* EXTRACTED INFORMATION *
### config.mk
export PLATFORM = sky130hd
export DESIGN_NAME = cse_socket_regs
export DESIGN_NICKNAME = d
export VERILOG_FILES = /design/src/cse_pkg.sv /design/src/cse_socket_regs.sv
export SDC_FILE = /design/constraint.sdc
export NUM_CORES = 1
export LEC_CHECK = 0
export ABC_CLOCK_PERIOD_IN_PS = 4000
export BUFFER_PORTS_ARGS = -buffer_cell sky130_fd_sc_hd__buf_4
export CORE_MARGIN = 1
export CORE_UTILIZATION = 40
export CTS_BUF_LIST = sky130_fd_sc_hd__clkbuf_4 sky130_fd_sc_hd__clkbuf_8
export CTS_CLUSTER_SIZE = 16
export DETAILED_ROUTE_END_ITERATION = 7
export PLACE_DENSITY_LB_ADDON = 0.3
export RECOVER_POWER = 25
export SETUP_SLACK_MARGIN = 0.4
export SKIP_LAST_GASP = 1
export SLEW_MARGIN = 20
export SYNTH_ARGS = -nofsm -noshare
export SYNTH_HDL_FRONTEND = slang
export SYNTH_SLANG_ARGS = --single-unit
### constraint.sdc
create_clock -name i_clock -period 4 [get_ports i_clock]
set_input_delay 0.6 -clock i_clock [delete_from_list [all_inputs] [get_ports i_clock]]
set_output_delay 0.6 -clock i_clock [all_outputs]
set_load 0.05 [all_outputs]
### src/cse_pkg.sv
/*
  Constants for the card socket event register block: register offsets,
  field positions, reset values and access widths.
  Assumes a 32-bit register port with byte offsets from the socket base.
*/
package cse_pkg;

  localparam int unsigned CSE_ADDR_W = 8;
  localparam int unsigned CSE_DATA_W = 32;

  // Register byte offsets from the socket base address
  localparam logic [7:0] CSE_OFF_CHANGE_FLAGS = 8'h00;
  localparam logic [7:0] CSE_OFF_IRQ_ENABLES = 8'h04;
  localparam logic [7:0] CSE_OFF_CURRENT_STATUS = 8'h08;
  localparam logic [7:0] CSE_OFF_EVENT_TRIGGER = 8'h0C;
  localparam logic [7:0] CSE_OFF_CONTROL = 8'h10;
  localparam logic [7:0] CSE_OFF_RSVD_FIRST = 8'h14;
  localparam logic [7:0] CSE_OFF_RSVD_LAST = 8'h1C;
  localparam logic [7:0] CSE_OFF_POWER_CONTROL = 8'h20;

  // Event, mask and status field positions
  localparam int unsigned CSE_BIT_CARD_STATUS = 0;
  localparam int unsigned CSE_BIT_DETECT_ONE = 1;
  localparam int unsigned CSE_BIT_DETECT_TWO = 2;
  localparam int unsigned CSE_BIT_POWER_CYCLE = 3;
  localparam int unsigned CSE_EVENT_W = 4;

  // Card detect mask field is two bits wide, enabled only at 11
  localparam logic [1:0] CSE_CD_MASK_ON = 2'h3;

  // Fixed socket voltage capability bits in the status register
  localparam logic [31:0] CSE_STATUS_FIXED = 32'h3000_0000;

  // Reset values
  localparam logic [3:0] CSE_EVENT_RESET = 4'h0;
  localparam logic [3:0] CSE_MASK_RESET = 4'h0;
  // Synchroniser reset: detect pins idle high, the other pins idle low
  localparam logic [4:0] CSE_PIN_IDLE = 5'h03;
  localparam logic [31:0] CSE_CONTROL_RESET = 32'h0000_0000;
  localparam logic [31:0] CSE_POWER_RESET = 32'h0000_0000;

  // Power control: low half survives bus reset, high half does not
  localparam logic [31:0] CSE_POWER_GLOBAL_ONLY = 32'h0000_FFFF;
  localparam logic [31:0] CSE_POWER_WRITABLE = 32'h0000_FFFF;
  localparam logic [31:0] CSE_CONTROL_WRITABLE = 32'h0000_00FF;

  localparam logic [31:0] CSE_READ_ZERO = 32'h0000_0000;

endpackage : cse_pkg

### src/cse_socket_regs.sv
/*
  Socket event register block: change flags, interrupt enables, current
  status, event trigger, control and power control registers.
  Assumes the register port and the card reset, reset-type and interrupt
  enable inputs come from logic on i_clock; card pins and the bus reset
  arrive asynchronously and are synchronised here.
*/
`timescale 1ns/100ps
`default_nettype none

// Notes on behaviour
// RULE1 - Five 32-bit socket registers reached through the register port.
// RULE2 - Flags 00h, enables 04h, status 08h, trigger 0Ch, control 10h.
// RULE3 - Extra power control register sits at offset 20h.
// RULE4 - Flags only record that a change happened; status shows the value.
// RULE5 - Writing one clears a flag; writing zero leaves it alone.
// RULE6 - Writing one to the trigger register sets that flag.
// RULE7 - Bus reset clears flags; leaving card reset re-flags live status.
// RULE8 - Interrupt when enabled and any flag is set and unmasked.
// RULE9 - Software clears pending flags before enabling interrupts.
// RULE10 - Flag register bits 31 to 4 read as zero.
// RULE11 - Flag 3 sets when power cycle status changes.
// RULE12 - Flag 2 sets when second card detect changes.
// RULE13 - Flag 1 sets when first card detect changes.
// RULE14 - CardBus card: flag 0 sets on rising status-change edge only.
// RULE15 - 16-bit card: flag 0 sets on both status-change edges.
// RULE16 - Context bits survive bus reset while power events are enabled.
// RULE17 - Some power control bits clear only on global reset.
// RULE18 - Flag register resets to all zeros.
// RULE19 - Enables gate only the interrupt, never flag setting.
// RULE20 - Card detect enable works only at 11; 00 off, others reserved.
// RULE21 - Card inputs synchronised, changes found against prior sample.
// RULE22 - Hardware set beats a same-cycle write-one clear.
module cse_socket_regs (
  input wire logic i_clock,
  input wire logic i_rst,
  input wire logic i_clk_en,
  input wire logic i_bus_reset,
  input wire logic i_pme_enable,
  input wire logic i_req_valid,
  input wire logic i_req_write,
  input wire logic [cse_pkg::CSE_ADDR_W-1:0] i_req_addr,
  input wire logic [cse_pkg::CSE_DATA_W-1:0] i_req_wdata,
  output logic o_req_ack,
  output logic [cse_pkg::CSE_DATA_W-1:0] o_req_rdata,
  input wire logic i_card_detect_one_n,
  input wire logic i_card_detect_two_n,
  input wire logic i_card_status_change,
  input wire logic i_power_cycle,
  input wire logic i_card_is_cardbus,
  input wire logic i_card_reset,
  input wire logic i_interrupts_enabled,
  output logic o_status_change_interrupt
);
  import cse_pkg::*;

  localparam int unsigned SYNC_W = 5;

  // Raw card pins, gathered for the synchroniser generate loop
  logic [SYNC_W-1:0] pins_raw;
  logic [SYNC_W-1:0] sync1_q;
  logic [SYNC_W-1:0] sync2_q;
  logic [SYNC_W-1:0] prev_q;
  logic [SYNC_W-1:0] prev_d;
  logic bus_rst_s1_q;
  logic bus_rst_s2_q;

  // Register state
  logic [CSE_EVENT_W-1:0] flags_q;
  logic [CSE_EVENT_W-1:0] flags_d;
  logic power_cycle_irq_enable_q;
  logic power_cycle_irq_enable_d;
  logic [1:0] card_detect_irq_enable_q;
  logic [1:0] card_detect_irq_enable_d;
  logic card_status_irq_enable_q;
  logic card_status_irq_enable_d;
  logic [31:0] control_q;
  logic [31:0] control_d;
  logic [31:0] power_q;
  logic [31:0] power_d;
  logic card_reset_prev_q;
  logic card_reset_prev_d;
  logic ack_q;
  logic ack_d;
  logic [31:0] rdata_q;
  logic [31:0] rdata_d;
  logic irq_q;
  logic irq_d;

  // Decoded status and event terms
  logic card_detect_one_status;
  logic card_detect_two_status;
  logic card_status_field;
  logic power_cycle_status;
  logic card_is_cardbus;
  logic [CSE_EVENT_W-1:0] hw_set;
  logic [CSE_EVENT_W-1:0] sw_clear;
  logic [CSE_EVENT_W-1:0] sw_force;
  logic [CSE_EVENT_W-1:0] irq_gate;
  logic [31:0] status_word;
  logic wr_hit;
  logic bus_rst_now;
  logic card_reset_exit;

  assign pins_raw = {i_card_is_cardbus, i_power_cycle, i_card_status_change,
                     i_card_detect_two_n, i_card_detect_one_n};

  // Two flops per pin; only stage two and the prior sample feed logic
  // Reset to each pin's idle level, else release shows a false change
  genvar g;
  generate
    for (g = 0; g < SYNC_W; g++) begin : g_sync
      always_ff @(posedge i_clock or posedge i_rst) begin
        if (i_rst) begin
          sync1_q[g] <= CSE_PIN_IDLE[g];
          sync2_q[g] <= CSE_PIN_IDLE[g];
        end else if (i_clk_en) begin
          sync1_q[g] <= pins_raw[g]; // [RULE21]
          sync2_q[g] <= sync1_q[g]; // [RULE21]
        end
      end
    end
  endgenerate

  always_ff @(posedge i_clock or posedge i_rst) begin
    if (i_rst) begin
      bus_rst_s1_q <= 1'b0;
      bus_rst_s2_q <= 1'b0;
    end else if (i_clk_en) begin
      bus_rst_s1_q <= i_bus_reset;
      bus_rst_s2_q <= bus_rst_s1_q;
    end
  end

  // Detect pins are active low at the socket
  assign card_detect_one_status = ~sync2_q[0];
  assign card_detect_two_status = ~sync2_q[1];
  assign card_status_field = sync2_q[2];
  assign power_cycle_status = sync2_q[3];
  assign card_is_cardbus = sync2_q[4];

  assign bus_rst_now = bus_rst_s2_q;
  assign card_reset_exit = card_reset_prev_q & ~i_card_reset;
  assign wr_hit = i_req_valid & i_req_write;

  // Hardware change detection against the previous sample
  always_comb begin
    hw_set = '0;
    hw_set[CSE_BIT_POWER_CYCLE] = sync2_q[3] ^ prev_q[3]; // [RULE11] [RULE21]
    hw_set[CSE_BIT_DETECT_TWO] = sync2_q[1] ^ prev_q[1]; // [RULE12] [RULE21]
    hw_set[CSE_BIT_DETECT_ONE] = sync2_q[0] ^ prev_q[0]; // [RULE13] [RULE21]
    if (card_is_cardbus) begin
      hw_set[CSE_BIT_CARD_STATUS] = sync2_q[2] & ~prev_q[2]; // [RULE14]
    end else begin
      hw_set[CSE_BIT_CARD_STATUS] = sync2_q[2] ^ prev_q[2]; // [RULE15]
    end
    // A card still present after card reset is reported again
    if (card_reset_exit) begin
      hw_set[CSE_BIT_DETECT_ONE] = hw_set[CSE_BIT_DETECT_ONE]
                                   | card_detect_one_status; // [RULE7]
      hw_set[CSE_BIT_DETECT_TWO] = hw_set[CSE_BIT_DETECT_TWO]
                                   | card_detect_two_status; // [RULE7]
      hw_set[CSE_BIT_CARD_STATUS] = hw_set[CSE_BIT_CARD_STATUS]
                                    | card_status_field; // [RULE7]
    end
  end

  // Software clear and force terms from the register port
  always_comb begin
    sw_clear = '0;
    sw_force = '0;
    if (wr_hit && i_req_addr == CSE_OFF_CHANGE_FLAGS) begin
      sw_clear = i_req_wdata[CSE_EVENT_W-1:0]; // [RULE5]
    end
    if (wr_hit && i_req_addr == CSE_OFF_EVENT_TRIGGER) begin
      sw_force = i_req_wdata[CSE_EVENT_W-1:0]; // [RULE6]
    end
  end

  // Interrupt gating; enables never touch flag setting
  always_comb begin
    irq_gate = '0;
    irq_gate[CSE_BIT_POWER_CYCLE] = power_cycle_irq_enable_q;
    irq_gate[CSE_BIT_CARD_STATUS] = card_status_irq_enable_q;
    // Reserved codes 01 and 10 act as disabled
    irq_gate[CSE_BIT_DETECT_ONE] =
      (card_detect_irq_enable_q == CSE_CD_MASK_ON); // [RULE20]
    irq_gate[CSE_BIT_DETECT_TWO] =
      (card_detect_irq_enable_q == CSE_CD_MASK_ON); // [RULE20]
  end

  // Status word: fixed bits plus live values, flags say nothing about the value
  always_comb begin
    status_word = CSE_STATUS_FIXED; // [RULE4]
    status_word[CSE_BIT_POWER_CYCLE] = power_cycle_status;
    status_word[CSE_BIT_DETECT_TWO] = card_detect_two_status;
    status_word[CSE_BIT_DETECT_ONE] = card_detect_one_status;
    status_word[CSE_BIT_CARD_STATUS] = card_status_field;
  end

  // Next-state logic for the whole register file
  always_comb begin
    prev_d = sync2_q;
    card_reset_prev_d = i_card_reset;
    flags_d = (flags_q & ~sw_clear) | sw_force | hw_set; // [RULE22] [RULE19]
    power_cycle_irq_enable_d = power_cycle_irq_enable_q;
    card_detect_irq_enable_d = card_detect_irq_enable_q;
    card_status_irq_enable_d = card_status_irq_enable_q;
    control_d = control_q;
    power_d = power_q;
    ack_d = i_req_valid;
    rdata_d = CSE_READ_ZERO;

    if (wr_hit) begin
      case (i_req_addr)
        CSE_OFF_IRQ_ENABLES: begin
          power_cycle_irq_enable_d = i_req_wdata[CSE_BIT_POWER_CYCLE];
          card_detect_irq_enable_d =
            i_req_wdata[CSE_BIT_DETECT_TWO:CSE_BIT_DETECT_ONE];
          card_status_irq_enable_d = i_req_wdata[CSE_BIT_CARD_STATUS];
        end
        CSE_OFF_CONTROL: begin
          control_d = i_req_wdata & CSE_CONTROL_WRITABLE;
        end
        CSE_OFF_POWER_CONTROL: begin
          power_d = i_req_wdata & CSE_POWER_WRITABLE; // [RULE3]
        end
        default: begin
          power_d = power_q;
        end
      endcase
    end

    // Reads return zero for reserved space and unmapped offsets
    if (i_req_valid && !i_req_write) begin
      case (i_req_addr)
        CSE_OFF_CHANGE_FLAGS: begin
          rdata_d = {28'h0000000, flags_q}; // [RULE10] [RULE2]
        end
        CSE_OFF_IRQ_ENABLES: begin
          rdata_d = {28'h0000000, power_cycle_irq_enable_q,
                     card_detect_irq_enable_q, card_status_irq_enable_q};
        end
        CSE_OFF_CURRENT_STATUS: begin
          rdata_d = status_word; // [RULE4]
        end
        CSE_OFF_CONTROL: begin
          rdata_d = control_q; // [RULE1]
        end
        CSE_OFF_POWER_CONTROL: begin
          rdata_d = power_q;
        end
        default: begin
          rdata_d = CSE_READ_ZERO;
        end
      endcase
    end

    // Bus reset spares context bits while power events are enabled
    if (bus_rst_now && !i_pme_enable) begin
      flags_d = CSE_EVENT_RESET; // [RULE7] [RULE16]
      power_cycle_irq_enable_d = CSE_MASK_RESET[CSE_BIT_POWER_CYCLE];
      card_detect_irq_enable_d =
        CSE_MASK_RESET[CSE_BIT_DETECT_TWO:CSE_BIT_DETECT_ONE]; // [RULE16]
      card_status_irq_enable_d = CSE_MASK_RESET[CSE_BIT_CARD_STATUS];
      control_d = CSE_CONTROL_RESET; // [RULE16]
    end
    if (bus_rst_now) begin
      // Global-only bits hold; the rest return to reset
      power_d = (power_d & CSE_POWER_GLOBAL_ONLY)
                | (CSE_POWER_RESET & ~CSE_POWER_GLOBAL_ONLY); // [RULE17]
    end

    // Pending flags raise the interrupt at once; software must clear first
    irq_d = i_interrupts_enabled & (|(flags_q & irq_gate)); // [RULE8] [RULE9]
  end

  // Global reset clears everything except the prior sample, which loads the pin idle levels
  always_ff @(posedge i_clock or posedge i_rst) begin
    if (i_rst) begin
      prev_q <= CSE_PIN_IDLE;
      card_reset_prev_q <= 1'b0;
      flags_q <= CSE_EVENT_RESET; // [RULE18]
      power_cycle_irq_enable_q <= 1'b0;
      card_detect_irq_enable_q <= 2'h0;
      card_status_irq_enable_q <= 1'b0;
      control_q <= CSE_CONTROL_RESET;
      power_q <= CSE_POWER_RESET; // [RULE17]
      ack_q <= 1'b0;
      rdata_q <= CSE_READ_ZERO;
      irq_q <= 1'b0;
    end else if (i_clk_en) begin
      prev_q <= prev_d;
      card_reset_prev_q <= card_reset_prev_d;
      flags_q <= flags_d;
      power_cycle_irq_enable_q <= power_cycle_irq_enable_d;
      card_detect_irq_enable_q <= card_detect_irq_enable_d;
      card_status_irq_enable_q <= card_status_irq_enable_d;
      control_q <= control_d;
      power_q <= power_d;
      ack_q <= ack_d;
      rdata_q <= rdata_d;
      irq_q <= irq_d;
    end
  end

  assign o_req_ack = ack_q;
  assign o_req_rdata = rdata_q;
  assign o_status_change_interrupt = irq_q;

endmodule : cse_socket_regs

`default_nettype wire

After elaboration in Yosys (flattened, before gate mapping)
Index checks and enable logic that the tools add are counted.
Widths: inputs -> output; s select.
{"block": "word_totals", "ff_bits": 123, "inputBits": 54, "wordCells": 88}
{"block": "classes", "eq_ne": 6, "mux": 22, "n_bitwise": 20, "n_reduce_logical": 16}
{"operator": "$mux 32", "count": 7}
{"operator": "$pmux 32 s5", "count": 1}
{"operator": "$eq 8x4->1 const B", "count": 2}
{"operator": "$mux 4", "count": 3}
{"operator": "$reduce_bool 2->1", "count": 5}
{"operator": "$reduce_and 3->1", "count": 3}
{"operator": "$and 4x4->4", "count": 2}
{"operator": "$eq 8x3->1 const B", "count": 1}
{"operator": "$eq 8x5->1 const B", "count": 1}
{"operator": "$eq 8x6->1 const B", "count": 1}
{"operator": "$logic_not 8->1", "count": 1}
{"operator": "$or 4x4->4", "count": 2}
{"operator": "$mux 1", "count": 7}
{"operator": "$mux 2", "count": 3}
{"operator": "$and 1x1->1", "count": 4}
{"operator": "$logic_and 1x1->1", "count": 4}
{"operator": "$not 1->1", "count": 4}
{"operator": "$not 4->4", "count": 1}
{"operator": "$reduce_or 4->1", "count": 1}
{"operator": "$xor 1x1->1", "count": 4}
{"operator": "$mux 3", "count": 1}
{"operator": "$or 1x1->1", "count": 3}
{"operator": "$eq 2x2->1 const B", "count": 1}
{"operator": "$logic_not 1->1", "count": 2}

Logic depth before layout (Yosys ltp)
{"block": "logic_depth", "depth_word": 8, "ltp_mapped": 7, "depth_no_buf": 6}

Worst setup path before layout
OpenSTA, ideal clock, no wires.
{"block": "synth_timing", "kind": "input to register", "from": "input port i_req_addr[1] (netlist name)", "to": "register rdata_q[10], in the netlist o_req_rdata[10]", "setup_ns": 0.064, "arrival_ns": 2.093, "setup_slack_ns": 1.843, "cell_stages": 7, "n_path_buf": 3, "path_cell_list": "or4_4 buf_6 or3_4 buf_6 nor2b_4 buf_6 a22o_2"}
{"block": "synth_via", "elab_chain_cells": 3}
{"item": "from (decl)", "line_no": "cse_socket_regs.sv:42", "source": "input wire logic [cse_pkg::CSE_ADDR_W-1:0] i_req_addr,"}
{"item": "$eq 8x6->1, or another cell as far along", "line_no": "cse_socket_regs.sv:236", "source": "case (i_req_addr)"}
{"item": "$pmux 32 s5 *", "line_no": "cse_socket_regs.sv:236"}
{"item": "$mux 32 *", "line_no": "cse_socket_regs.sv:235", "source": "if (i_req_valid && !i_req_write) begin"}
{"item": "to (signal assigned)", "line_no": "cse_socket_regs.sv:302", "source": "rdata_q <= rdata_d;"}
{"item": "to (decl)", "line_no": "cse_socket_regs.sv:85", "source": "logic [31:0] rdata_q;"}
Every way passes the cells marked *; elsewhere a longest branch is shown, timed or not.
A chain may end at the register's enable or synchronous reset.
---
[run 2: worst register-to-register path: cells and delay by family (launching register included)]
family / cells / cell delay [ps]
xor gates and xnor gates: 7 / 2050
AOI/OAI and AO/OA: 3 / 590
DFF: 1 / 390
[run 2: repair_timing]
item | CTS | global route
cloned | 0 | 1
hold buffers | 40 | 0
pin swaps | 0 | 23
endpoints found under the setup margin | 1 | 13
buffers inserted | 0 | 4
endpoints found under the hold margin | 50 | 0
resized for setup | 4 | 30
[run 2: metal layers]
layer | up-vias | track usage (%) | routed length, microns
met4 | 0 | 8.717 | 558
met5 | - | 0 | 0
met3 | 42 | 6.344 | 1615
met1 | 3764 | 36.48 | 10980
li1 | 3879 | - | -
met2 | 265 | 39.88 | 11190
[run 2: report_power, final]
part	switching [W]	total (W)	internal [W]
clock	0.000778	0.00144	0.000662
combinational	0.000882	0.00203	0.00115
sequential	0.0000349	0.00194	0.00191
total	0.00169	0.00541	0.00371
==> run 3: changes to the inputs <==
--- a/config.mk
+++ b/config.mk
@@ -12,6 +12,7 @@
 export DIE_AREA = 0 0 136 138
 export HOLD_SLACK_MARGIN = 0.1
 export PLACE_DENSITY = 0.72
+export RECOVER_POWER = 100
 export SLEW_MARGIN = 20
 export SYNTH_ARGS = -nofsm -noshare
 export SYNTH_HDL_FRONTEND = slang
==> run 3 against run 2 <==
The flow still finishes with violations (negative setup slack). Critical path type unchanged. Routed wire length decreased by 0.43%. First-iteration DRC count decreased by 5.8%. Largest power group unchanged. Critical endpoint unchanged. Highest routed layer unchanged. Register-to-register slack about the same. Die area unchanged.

* PROBLEM TO SOLVE *
Your reply is to repeat, unchanged, the lines above running from the one with "endpoints found under the hold" up to and including the one with "The flow still".

* ANSWER TO THIS EXERCISE *
endpoints found under the hold margin | 50 | 0
resized for setup | 4 | 30
[run 2: metal layers]
layer | up-vias | track usage (%) | routed length, microns
met4 | 0 | 8.717 | 558
met5 | - | 0 | 0
met3 | 42 | 6.344 | 1615
met1 | 3764 | 36.48 | 10980
li1 | 3879 | - | -
met2 | 265 | 39.88 | 11190
[run 2: report_power, final]
part	switching [W]	total (W)	internal [W]
clock	0.000778	0.00144	0.000662
combinational	0.000882	0.00203	0.00115
sequential	0.0000349	0.00194	0.00191
total	0.00169	0.00541	0.00371
==> run 3: changes to the inputs <==
--- a/config.mk
+++ b/config.mk
@@ -12,6 +12,7 @@
 export DIE_AREA = 0 0 136 138
 export HOLD_SLACK_MARGIN = 0.1
 export PLACE_DENSITY = 0.72
+export RECOVER_POWER = 100
 export SLEW_MARGIN = 20
 export SYNTH_ARGS = -nofsm -noshare
 export SYNTH_HDL_FRONTEND = slang
==> run 3 against run 2 <==
The flow still finishes with violations (negative setup slack). Critical path type unchanged. Routed wire length decreased by 0.43%. First-iteration DRC count decreased by 5.8%. Largest power group unchanged. Critical endpoint unchanged. Highest routed layer unchanged. Register-to-register slack about the same. Die area unchanged.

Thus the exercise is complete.